▶ TASK DIRECTIONS:
Locate each line below that includes "single" and reproduce it.

▶ RECORDS PROVIDED:
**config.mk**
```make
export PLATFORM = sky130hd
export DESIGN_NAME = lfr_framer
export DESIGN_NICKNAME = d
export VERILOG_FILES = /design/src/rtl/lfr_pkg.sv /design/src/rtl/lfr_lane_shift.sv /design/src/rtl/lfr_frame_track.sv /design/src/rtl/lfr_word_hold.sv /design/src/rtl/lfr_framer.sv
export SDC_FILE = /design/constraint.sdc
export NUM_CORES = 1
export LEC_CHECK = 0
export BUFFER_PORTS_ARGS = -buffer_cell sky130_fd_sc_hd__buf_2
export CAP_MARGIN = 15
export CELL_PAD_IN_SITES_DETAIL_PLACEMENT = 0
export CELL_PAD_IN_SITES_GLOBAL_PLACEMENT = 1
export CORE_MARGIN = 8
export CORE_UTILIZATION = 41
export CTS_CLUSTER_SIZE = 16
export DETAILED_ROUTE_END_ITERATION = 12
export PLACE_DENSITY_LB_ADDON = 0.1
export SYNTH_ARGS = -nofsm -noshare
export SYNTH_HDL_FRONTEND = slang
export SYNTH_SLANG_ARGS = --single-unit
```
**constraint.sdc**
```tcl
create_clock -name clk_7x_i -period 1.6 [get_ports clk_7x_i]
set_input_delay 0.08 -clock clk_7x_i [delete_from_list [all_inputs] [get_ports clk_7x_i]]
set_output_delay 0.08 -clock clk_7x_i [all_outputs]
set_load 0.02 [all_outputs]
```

==

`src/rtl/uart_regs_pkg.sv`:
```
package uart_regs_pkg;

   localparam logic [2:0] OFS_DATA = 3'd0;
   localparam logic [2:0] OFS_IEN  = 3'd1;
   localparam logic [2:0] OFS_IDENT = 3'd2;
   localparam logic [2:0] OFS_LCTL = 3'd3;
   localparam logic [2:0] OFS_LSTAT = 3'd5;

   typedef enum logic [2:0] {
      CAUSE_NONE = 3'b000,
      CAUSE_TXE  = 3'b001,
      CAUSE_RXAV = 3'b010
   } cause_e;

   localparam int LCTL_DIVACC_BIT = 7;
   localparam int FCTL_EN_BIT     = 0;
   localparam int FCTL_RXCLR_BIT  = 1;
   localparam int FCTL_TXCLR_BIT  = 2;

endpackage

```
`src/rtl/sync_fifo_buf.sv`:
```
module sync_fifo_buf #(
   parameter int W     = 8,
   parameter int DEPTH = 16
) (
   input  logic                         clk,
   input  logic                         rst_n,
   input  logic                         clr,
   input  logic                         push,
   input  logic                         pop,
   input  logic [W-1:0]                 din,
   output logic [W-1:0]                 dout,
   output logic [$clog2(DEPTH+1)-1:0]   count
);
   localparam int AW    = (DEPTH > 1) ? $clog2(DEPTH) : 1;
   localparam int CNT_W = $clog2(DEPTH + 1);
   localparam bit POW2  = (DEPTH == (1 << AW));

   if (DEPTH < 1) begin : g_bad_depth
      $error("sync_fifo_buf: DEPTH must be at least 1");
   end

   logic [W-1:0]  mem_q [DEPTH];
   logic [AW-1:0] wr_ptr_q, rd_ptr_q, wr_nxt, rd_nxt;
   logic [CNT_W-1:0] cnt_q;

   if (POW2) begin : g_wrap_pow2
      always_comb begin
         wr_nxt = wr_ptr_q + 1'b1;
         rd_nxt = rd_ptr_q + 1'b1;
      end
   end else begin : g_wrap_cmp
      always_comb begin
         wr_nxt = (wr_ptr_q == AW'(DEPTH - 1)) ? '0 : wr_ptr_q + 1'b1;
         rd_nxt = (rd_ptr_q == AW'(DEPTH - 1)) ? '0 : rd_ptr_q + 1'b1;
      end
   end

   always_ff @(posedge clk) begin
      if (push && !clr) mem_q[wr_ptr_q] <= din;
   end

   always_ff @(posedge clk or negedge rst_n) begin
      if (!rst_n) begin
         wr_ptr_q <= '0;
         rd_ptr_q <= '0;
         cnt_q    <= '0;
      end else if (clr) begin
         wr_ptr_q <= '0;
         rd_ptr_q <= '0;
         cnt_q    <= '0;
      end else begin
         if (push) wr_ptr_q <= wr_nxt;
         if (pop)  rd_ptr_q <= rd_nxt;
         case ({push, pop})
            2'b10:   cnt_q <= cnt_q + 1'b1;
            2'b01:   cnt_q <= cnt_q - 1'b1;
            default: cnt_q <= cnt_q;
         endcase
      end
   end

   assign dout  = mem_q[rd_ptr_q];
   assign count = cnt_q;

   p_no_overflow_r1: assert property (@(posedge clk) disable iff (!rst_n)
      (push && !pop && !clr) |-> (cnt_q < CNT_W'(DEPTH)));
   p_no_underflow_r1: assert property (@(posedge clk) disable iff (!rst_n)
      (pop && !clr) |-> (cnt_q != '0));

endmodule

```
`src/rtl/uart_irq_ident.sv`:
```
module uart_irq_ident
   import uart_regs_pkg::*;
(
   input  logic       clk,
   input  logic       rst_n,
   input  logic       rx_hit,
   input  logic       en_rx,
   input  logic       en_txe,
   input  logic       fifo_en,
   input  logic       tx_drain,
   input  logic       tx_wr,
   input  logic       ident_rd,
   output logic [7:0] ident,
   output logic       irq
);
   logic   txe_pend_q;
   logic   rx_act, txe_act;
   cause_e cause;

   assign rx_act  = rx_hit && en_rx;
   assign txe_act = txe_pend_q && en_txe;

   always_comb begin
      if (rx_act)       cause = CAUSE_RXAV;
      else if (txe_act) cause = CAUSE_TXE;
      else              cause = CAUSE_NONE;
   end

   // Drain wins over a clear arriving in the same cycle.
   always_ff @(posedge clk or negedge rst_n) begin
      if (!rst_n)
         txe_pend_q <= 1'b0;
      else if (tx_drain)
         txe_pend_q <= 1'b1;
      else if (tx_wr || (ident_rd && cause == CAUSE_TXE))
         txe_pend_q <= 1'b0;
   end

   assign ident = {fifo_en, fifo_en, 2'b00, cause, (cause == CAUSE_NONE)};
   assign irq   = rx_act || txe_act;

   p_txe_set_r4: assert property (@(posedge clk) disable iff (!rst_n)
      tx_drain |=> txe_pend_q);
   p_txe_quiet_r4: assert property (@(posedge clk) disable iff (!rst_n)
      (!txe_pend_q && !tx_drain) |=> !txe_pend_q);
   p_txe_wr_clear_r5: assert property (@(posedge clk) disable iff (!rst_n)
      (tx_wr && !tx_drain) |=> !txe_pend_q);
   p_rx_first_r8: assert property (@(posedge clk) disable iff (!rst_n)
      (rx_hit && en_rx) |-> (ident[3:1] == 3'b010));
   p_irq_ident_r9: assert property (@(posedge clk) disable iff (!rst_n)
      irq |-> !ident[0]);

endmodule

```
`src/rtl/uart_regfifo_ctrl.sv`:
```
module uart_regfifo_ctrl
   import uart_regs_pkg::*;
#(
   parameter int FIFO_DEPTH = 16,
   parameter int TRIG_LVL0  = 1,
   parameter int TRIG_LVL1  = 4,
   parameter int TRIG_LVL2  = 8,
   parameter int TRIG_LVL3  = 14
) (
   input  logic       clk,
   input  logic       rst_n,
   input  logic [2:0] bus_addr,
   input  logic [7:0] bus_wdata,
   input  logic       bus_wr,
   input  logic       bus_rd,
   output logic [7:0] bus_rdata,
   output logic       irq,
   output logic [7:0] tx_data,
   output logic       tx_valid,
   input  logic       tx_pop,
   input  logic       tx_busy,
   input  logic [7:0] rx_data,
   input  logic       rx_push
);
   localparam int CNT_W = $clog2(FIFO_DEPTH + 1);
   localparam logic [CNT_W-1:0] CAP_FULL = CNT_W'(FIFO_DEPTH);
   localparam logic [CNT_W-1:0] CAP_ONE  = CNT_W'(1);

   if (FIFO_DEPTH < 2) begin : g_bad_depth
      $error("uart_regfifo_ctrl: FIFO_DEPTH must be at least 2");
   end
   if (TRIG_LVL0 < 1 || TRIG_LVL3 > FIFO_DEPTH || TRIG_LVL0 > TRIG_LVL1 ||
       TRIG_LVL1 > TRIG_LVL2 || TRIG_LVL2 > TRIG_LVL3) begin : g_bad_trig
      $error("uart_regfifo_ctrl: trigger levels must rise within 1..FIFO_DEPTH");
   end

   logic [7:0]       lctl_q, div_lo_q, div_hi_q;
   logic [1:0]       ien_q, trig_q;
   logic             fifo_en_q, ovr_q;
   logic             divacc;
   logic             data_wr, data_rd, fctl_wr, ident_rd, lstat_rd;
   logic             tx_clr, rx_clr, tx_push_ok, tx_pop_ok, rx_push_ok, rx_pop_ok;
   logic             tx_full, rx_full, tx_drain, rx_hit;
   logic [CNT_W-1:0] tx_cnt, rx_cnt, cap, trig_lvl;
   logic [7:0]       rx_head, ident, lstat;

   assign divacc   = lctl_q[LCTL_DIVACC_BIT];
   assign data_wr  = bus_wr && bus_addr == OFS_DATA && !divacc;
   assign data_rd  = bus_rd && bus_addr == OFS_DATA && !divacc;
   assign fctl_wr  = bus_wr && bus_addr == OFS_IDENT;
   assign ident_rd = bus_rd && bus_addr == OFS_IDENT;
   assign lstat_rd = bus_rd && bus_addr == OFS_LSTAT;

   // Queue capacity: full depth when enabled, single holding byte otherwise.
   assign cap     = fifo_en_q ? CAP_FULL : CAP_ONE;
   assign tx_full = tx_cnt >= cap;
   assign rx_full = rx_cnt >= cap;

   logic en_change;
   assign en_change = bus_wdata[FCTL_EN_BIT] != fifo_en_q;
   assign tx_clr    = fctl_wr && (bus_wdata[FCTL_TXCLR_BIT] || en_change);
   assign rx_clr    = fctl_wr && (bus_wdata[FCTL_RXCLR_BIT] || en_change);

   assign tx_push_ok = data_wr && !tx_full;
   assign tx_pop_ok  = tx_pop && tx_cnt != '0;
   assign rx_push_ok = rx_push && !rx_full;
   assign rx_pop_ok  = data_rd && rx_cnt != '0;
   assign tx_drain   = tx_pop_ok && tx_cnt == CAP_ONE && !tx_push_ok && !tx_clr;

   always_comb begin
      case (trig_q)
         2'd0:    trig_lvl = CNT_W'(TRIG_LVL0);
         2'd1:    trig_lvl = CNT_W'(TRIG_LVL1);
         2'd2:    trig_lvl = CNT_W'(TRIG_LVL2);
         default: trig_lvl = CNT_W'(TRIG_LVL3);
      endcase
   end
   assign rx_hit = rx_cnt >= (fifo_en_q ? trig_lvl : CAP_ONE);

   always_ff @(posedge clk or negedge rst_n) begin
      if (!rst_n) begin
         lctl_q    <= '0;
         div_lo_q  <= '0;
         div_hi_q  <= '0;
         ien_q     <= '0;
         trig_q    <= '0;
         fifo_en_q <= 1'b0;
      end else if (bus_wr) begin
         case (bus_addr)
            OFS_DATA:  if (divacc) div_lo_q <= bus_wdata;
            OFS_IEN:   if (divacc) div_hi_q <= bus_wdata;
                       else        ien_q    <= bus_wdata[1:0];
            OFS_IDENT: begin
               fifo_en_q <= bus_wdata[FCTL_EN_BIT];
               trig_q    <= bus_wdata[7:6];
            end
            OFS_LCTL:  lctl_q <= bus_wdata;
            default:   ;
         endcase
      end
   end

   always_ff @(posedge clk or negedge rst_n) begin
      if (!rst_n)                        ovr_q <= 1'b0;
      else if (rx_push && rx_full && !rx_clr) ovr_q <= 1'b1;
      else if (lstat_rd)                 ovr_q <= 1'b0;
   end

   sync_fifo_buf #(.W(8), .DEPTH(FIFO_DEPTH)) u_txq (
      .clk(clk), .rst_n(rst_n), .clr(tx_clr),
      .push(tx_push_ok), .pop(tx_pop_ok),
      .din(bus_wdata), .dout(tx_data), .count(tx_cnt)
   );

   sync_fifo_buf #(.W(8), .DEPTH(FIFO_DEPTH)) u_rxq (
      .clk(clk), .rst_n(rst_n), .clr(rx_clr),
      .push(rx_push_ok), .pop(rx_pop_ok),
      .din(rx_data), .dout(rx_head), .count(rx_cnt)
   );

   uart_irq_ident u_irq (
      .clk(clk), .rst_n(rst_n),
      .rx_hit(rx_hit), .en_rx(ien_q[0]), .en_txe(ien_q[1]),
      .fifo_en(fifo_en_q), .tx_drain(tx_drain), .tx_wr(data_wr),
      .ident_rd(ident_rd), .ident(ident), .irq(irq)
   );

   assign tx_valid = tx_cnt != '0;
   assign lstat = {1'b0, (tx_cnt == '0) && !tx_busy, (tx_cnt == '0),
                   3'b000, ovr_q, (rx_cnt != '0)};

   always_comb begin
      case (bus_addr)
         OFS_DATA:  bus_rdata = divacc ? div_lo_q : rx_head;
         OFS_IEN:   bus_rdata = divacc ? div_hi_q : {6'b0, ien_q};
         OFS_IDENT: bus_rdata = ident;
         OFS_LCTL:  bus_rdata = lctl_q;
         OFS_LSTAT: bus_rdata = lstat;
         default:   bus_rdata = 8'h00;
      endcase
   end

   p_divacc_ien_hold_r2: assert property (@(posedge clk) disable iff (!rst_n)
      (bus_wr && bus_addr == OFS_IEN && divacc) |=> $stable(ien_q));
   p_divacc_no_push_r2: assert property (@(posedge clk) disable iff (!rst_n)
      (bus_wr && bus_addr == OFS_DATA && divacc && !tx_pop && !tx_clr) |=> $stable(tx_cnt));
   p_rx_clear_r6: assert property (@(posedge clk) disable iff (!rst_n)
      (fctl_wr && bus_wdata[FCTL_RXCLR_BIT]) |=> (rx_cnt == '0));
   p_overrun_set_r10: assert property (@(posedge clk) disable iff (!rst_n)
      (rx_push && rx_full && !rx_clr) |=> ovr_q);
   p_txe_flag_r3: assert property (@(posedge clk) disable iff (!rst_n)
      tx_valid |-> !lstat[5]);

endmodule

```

▶ ANSWER FOR THE TASK:
export SYNTH_SLANG_ARGS = --single-unit
   // Queue capacity: full depth when enabled, single holding byte otherwise.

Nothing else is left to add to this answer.